The flu will infect over 30% of the US population causing 2 million deaths, 10 million hospitalizations, 45 million outpatient visits and 90 million cases.
Preparations should be geared toward a 1918 level pandemic. In Missouri this would extrapolate to (without effective interventions) approximately 1.8 million ill, 900,000 seeking outpatient care, 198,000 hospitalizations and 38160 deaths.
An influenza pandemic of this magnitude will affect all segments of society and could overwhelm health care and mortuary systems, severely disrupt commerce and economic activity, break down normal societal patterns, and cause psychosocial trauma.
Risk groups for severe and fatal infections cannot be predicted with certainty
The pandemic will occur in waves, with at least two waves likely.
In an affected community, a pandemic out break will last about 6 to 8 weeks. At least 2 pandemic disease waves are likely. Following the pandemic the new viral subtype is likely to continue circulating and to contribute to seasonal influenza.
The seasonality of a pandemic cannot be predicted with certainty.
Local public health agencies will not be able to rely on external resources beyond what they have already prepared
Preparations should be made for outbreaks that will likely occur simultaneously across the state and nation, limiting the ability of any one jurisdiction to provide support and assistance to others.

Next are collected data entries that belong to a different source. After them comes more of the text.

Source: an optimization exercise on an open RTL-to-GDS flow (aim: a short achievable clock period and few clock cycles). Production flows keep margins and buffers that such runs may drop.
The RTL was checked by simulation tests, not by an equivalence proof against the original design.
Power is estimated from default activity; no workload was simulated.

===== config.mk =====
export PLATFORM = sky130hd
export DESIGN_NAME = dlx_core
export DESIGN_NICKNAME = dlx_core
export VERILOG_FILES = /design/flow/design.v
export SDC_FILE = /design/flow/constraint.sdc
export NUM_CORES = 4
export LEC_CHECK = 0
export CAP_MARGIN = 20
export CORE_MARGIN = 2
export CORE_UTILIZATION = 25
export PLACE_DENSITY = 0.4
export SLEW_MARGIN = 20

===== constraint.sdc =====
create_clock -name core_clock -period 9.0 [get_ports {clk}]
set_input_delay 1.8000 -clock core_clock [delete_from_list [all_inputs] [get_ports {clk}]]
set_output_delay 1.8000 -clock core_clock [all_outputs]
set_load 0.01 [all_outputs]

===== design.v =====
`default_nettype none
package dlx_isa_pkg;
   localparam int data_width     = 32;
   localparam int pc_width       = 20;
   localparam int reg_addr_width = 5;
   localparam int imm_width      = 16;
   localparam int opcode_width   = 6;
   localparam int func_width     = 6;
   localparam int alu_op_width   = 3;
   localparam int opcode_lsb = 26;
   localparam int rs1_lsb    = 21;
   localparam int rs2_lsb    = 16;
   localparam int rd_lsb     = 11;
   typedef logic [data_width-1:0]     data_t;
   typedef logic [pc_width-1:0]       pc_t;
   typedef logic [reg_addr_width-1:0] reg_addr_t;
   localparam pc_t pc_reset = '0;
   typedef enum logic [opcode_width-1:0] {
      op_rtype = 6'h00,
      op_beqz  = 6'h04,
      op_bnez  = 6'h05,
      op_addi  = 6'h08,
      op_lw    = 6'h23,
      op_sw    = 6'h2b
   } opcode_e;
   typedef enum logic [func_width-1:0] {
      fn_add = 6'h20,
      fn_sub = 6'h22,
      fn_and = 6'h24,
      fn_or  = 6'h25,
      fn_xor = 6'h26,
      fn_slt = 6'h2a
   } func_e;
   typedef enum logic [alu_op_width-1:0] {
      alu_add,
      alu_sub,
      alu_and,
      alu_or,
      alu_xor,
      alu_slt
   } alu_op_e;
endpackage
`default_nettype wire
`default_nettype none
package dlx_pipe_pkg;
   typedef enum logic [1:0] {
      fwd_none,
      fwd_ex_mem,
      fwd_mem_wb
   } fwd_sel_e;
   typedef struct packed {
      logic      valid;
      logic [2:0] alu_op;
      logic      use_imm;
      logic [31:0] imm;
      logic [31:0] a;
      logic [31:0] b;
      logic [4:0] rs1;
      logic [4:0] rs2;
      logic [4:0] rd;
      logic      reg_wr_en;
      logic      mem_rd_en;
      logic      mem_wr_en;
      logic      is_branch;
      logic      branch_on_zero;
      logic [19:0] next_pc;
   } id_ex_t;
   typedef struct packed {
      logic [31:0] alu_data;
      logic [31:0] store_data;
      logic [4:0] rd;
      logic      reg_wr_en;
      logic      mem_rd_en;
      logic      mem_wr_en;
   } ex_mem_t;
   typedef struct packed {
      logic [31:0] alu_data;
      logic [4:0] rd;
      logic      reg_wr_en;
      logic      mem_to_reg;
   } mem_wb_t;
   typedef struct packed {
      logic [4:0] rd;
      logic      wr_en;
      logic [31:0] data;
   } wb_t;
   typedef struct packed {
      logic take;
      logic [19:0]target;
   } redirect_t;
endpackage
`default_nettype wire
`timescale 1ns/1ns
`default_nettype none
import dlx_isa_pkg::*;
import dlx_pipe_pkg::*;
module fetch_stage (
   input  logic      clk,
   input  logic      arst_n,
   input  logic      stall,
   input  logic      flush,
   input  dlx_pipe_pkg::redirect_t redirect,
   input  dlx_isa_pkg::data_t     instruction,
   output logic      instr_rd_en,
   output dlx_isa_pkg::pc_t       instr_addr,
   output dlx_isa_pkg::data_t     if_instr,
   output dlx_isa_pkg::pc_t       if_next_pc,
   output logic      if_valid
);
   dlx_isa_pkg::pc_t  pc_q;
   dlx_isa_pkg::pc_t  fetch_pc_q;
   logic fetch_valid_q;
   logic rd_en_q;
   dlx_isa_pkg::pc_t  fetch_addr;
   always_comb begin
      if (redirect.take) begin
         fetch_addr = redirect.target;
      end else if (stall) begin
         fetch_addr = fetch_pc_q;
      end else begin
         fetch_addr = pc_q;
      end
   end
   assign instr_addr  = fetch_addr;
   assign instr_rd_en = rd_en_q;
   always_ff @(posedge clk or negedge arst_n) begin
      if (!arst_n) begin
         rd_en_q       <= 1'b0;
         fetch_valid_q <= 1'b0;
         pc_q          <= pc_reset;
         fetch_pc_q    <= pc_reset;
      end else begin
         rd_en_q       <= 1'b1;
         fetch_valid_q <= rd_en_q;
         if (rd_en_q) begin
            pc_q       <= fetch_addr + dlx_isa_pkg::pc_t'(4);
            fetch_pc_q <= fetch_addr;
         end
      end
   end
   always_ff @(posedge clk or negedge arst_n) begin
      if (!arst_n) begin
         if_valid <= 1'b0;
      end else if (flush) begin
         if_valid <= 1'b0;
      end else if (!stall) begin
         if_valid <= fetch_valid_q;
      end
   end
   always_ff @(posedge clk) begin
      if (!stall) begin
         if_instr   <= instruction;
         if_next_pc <= fetch_pc_q + dlx_isa_pkg::pc_t'(4);
      end
   end
endmodule
`default_nettype wire
`timescale 1ns/1ns
`default_nettype none
import dlx_isa_pkg::*;
import dlx_pipe_pkg::*;
module reg_file (
   input  logic      clk,
   input  logic      arst_n,
   input  dlx_isa_pkg::reg_addr_t rd_addr_a,
   input  dlx_isa_pkg::reg_addr_t rd_addr_b,
   output dlx_isa_pkg::data_t     rd_data_a,
   output dlx_isa_pkg::data_t     rd_data_b,
   input  dlx_pipe_pkg::wb_t       wb
);
   dlx_isa_pkg::data_t regs [2**reg_addr_width];
   logic  wr_hit;
   assign wr_hit = wb.wr_en && (wb.rd != '0);
   always_ff @(posedge clk or negedge arst_n) begin
      if (!arst_n) begin
         for (int i = 0; i < 2**reg_addr_width; i++) begin
            regs[i] <= '0;
         end
      end else if (wr_hit) begin
         regs[wb.rd] <= wb.data;
      end
   end
   assign rd_data_a = (wr_hit && wb.rd == rd_addr_a) ? wb.data : regs[rd_addr_a];
   assign rd_data_b = (wr_hit && wb.rd == rd_addr_b) ? wb.data : regs[rd_addr_b];
endmodule
`default_nettype wire
`timescale 1ns/1ns
`default_nettype none
import dlx_isa_pkg::*;
import dlx_pipe_pkg::*;
module decode_stage (
   input  logic      clk,
   input  logic      arst_n,
   input  dlx_isa_pkg::data_t     if_instr,
   input  dlx_isa_pkg::pc_t       if_next_pc,
   input  logic      if_valid,
   input  logic      stall,
   input  logic      flush,
   output dlx_isa_pkg::reg_addr_t rs1,
   output dlx_isa_pkg::reg_addr_t rs2,
   input  dlx_isa_pkg::data_t     rd_data_a,
   input  dlx_isa_pkg::data_t     rd_data_b,
   output dlx_pipe_pkg::id_ex_t    id_ex
);
   dlx_isa_pkg::opcode_e opcode;
   dlx_isa_pkg::func_e   func;
   dlx_isa_pkg::data_t   imm_ext;
   logic    known;
   dlx_pipe_pkg::id_ex_t  id_next;
   assign opcode = dlx_isa_pkg::opcode_e'(if_instr[opcode_lsb +: opcode_width]);
   assign func   = dlx_isa_pkg::func_e'(if_instr[func_width-1:0]);
   assign rs1    = if_instr[rs1_lsb +: reg_addr_width];
   assign rs2    = if_instr[rs2_lsb +: reg_addr_width];
   assign imm_ext = {{(data_width-imm_width){if_instr[imm_width-1]}},
                     if_instr[imm_width-1:0]};
   always_comb begin
      id_next         = '0;
      id_next.alu_op  = alu_add;
      id_next.imm     = imm_ext;
      id_next.a       = rd_data_a;
      id_next.b       = rd_data_b;
      id_next.rs1     = rs1;
      id_next.rs2     = rs2;
      id_next.rd      = rs2;
      id_next.next_pc = if_next_pc;
      known           = 1'b1;
      case (opcode)
         op_rtype: begin
            id_next.rd        = if_instr[rd_lsb +: reg_addr_width];
            id_next.reg_wr_en = 1'b1;
            case (func)
               fn_add:  id_next.alu_op = alu_add;
               fn_sub:  id_next.alu_op = alu_sub;
               fn_and:  id_next.alu_op = alu_and;
               fn_or:   id_next.alu_op = alu_or;
               fn_xor:  id_next.alu_op = alu_xor;
               fn_slt:  id_next.alu_op = alu_slt;
               default: known = 1'b0;
            endcase
         end
         op_addi: begin
            id_next.use_imm   = 1'b1;
            id_next.reg_wr_en = 1'b1;
         end
         op_lw: begin
            id_next.use_imm   = 1'b1;
            id_next.reg_wr_en = 1'b1;
            id_next.mem_rd_en = 1'b1;
         end
         op_sw: begin
            id_next.use_imm   = 1'b1;
            id_next.mem_wr_en = 1'b1;
         end
         op_beqz: begin
            id_next.is_branch      = 1'b1;
            id_next.branch_on_zero = 1'b1;
         end
         op_bnez: begin
            id_next.is_branch = 1'b1;
         end
         default: known = 1'b0;
      endcase
      id_next.valid = if_valid && known;
      if (!id_next.valid) begin
         id_next.reg_wr_en = 1'b0;
         id_next.mem_rd_en = 1'b0;
         id_next.mem_wr_en = 1'b0;
         id_next.is_branch = 1'b0;
      end
   end
   always_ff @(posedge clk or negedge arst_n) begin
      if (!arst_n) begin
         id_ex <= '0;
      end else if (stall || flush) begin
         id_ex <= '0;
      end else begin
         id_ex <= id_next;
      end
   end
endmodule
`default_nettype wire
`timescale 1ns/1ns
`default_nettype none
import dlx_isa_pkg::*;
import dlx_pipe_pkg::*;
module hazard_unit (
   input  dlx_isa_pkg::reg_addr_t rs1,
   input  dlx_isa_pkg::reg_addr_t rs2,
   input  dlx_pipe_pkg::id_ex_t    id_ex,
   input  dlx_pipe_pkg::ex_mem_t   ex_mem,
   input  dlx_pipe_pkg::mem_wb_t   mem_wb,
   input  dlx_pipe_pkg::redirect_t redirect,
   output logic      stall,
   output logic      flush,
   output dlx_pipe_pkg::fwd_sel_e  fwd_a,
   output dlx_pipe_pkg::fwd_sel_e  fwd_b
);
   function automatic logic [1:0] pick_fwd(dlx_isa_pkg::reg_addr_t src,
                                                       logic em_wr, dlx_isa_pkg::reg_addr_t em_rd,
                                                       logic mw_wr, dlx_isa_pkg::reg_addr_t mw_rd);
      logic [1:0] sel;
      sel = fwd_none;
      if (mw_wr && mw_rd != '0 && mw_rd == src) begin
         sel = fwd_mem_wb;
      end
      if (em_wr && em_rd != '0 && em_rd == src) begin
         sel = fwd_ex_mem;
      end
      pick_fwd = sel;
   endfunction
   assign stall = id_ex.valid && id_ex.mem_rd_en && (id_ex.rd != '0) &&
                  (id_ex.rd == rs1 || id_ex.rd == rs2);
   assign flush = redirect.take;
   always_comb begin
      fwd_a = dlx_pipe_pkg::fwd_sel_e'(pick_fwd(id_ex.rs1, ex_mem.reg_wr_en, ex_mem.rd, mem_wb.reg_wr_en, mem_wb.rd));
      fwd_b = dlx_pipe_pkg::fwd_sel_e'(pick_fwd(id_ex.rs2, ex_mem.reg_wr_en, ex_mem.rd, mem_wb.reg_wr_en, mem_wb.rd));
   end
endmodule
`default_nettype wire
`timescale 1ns/1ns
`default_nettype none
import dlx_isa_pkg::*;
import dlx_pipe_pkg::*;
module execute_stage (
   input  logic      clk,
   input  logic      arst_n,
   input  dlx_pipe_pkg::id_ex_t    id_ex,
   input  dlx_pipe_pkg::fwd_sel_e  fwd_a,
   input  dlx_pipe_pkg::fwd_sel_e  fwd_b,
   input  dlx_pipe_pkg::wb_t       wb,
   output dlx_pipe_pkg::ex_mem_t   ex_mem,
   output dlx_pipe_pkg::redirect_t redirect
);
   dlx_isa_pkg::data_t op_a;
   dlx_isa_pkg::data_t op_b;
   dlx_isa_pkg::data_t alu_b;
   dlx_isa_pkg::data_t alu_res;
   function automatic logic [31:0] fwd_pick(logic [1:0] sel, dlx_isa_pkg::data_t own, dlx_isa_pkg::data_t em, dlx_isa_pkg::data_t wbd);
      logic [31:0] val;
      case (sel)
         fwd_ex_mem: val = em;
         fwd_mem_wb: val = wbd;
         default:    val = own;
      endcase
      fwd_pick = val;
   endfunction
   assign op_a  = fwd_pick(fwd_a, id_ex.a, ex_mem.alu_data, wb.data);
   assign op_b  = fwd_pick(fwd_b, id_ex.b, ex_mem.alu_data, wb.data);
   assign alu_b = id_ex.use_imm ? id_ex.imm : op_b;
   always_comb begin
      case (id_ex.alu_op)
         alu_sub: alu_res = op_a - alu_b;
         alu_and: alu_res = op_a & alu_b;
         alu_or:  alu_res = op_a | alu_b;
         alu_xor: alu_res = op_a ^ alu_b;
         alu_slt: alu_res = dlx_isa_pkg::data_t'($signed(op_a) < $signed(alu_b));
         default: alu_res = op_a + alu_b;
      endcase
   end
   always_comb begin
      redirect.take   = id_ex.valid && id_ex.is_branch &&
                        ((op_a == '0) == id_ex.branch_on_zero);
      redirect.target = id_ex.next_pc + id_ex.imm[pc_width-1:0];
   end
   always_ff @(posedge clk or negedge arst_n) begin
      if (!arst_n) begin
         ex_mem <= '0;
      end else begin
         ex_mem.alu_data   <= alu_res;
         ex_mem.store_data <= op_b;
         ex_mem.rd         <= id_ex.rd;
         ex_mem.reg_wr_en  <= id_ex.reg_wr_en;
         ex_mem.mem_rd_en  <= id_ex.mem_rd_en;
         ex_mem.mem_wr_en  <= id_ex.mem_wr_en;
      end
   end
endmodule
`default_nettype wire
`timescale 1ns/1ns
`default_nettype none
import dlx_isa_pkg::*;
import dlx_pipe_pkg::*;
module write_back_stage (
   input  logic    clk,
   input  logic    arst_n,
   input  dlx_pipe_pkg::ex_mem_t ex_mem,
   input  dlx_isa_pkg::data_t   data_read,
   output dlx_pipe_pkg::mem_wb_t mem_wb,
   output dlx_pipe_pkg::wb_t     wb
);
   always_ff @(posedge clk or negedge arst_n) begin
      if (!arst_n) begin
         mem_wb <= '0;
      end else begin
         mem_wb.alu_data   <= ex_mem.alu_data;
         mem_wb.rd         <= ex_mem.rd;
         mem_wb.reg_wr_en  <= ex_mem.reg_wr_en;
         mem_wb.mem_to_reg <= ex_mem.mem_rd_en;
      end
   end
   always_comb begin
      wb.rd    = mem_wb.rd;
      wb.wr_en = mem_wb.reg_wr_en;
      wb.data  = mem_wb.mem_to_reg ? data_read : mem_wb.alu_data;
   end
endmodule
`default_nettype wire
`timescale 1ns/1ns
`default_nettype none
import dlx_isa_pkg::*;
import dlx_pipe_pkg::*;
module dlx_core (
   input  logic  clk,
   input  logic  arst_n,
   output logic  instr_rd_en,
   output dlx_isa_pkg::pc_t   instr_addr,
   input  dlx_isa_pkg::data_t instruction,
   output logic  data_rd_en,
   output logic  data_wr_en,
   output dlx_isa_pkg::data_t data_addr,
   input  dlx_isa_pkg::data_t data_read,
   output dlx_isa_pkg::data_t data_write
);
   dlx_isa_pkg::data_t     if_instr;
   dlx_isa_pkg::pc_t       if_next_pc;
   logic      if_valid;
   dlx_isa_pkg::reg_addr_t rs1;
   dlx_isa_pkg::reg_addr_t rs2;
   dlx_isa_pkg::data_t     rd_data_a;
   dlx_isa_pkg::data_t     rd_data_b;
   dlx_pipe_pkg::id_ex_t    id_ex;
   dlx_pipe_pkg::ex_mem_t   ex_mem;
   dlx_pipe_pkg::mem_wb_t   mem_wb;
   dlx_pipe_pkg::wb_t       wb;
   logic      stall;
   logic      flush;
   dlx_pipe_pkg::fwd_sel_e  fwd_a;
   dlx_pipe_pkg::fwd_sel_e  fwd_b;
   dlx_pipe_pkg::redirect_t redirect;
   fetch_stage fetch_i (.*);
   reg_file reg_file_i (
      .rd_addr_a (rs1),
      .rd_addr_b (rs2),
      .*
   );
   decode_stage decode_i (.*);
   hazard_unit hazard_i (.*);
   execute_stage execute_i (.*);
   write_back_stage write_back_i (.*);
   assign data_rd_en = ex_mem.mem_rd_en;
   assign data_wr_en = ex_mem.mem_wr_en;
   assign data_addr  = ex_mem.alu_data;
   assign data_write = ex_mem.store_data;
endmodule
`default_nettype wire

Vaccine for the novel influenza virus will not be available in Missouri before the virus reaches the state
Effective antivirals will be in limited supply and must be prioritized to maximize effectiveness
Education, public health interventions, basic public health measures and social controls must be relied upon initially to slow the spread of the disease within Missouri
People who become ill may shed virus and can transmit infection for one-half to one day before the onset of illness. Viral shedding and the risk for transmission will be greatest during the first 2 days of illness. Children will shed the greatest amount of virus and therefore are likely to pose the greatest risk for transmission.
Specific
DallasCounty has no hospitals within the county boundaries. DallasCounty relies on hospitals located in the adjacent counties/cities of Bolivar, Springfield and Lebanon.
There is one hospital based ambulance service in DallasCounty. There are a large number of volunteer first responders throughout the county. Many are affiliated with the local volunteer fire departments.
Medical services are limited to 3 hospital based physicians offices and 1 independent physician.
Pharmacies in DallasCounty number 3 in Buffalo. They have very limited facilities and would not be ideal for storage of a large amount of antivirals or vaccine.
There are 2 large long term care facilities in Buffalo with 4 smaller facilities in the county. These facilities could be used for alternative care in mild acute cases of influenza or for those discharged from hospital that are still in need of a level of skilled care that couldn’t be performed in the home. There are no facilities in DallasCounty capable of caring for ventilator dependent patients.
The two funeral homes in DallasCounty have 4 locations in the county but limited space for holding bodies.
Dallas County R1 School has an estimated population of 1950 students. This district covers the majority of the county. HickoryCounty (Skyline) School has a population of 820 students with 60% (492) of those attending live in DallasCounty. There are two other private faith based schools in the county. School events in these communities are primary social activities for many and draw large crowds. In the event of a pandemic, it may be necessary to cancel events and possibly to close the schools.
If in the event of a pandemic, schools were forced to close, more than 52% of the students attending Dallas County R1 School received free or reduced cost meals. Many of these students have breakfast and lunch at school and little else at home.
The social/economic loss for DallasCounty would be devastating. The median household income for DallasCounty is approximately 28% below the median for Missouri household income. If DallasCounty families lose their primary source of income, the need for social services would jump up drastically.
In 2005, according to the data from the Missouri Department of Social Services, 17% of the population in DallasCounty received food stamps and 16% of the population receives some type of public assistance in the form of income. Social services for those not able to work or those caring for others will be in high demand. Limited staff and the time it takes to process paperwork for social programs could prove detrimental.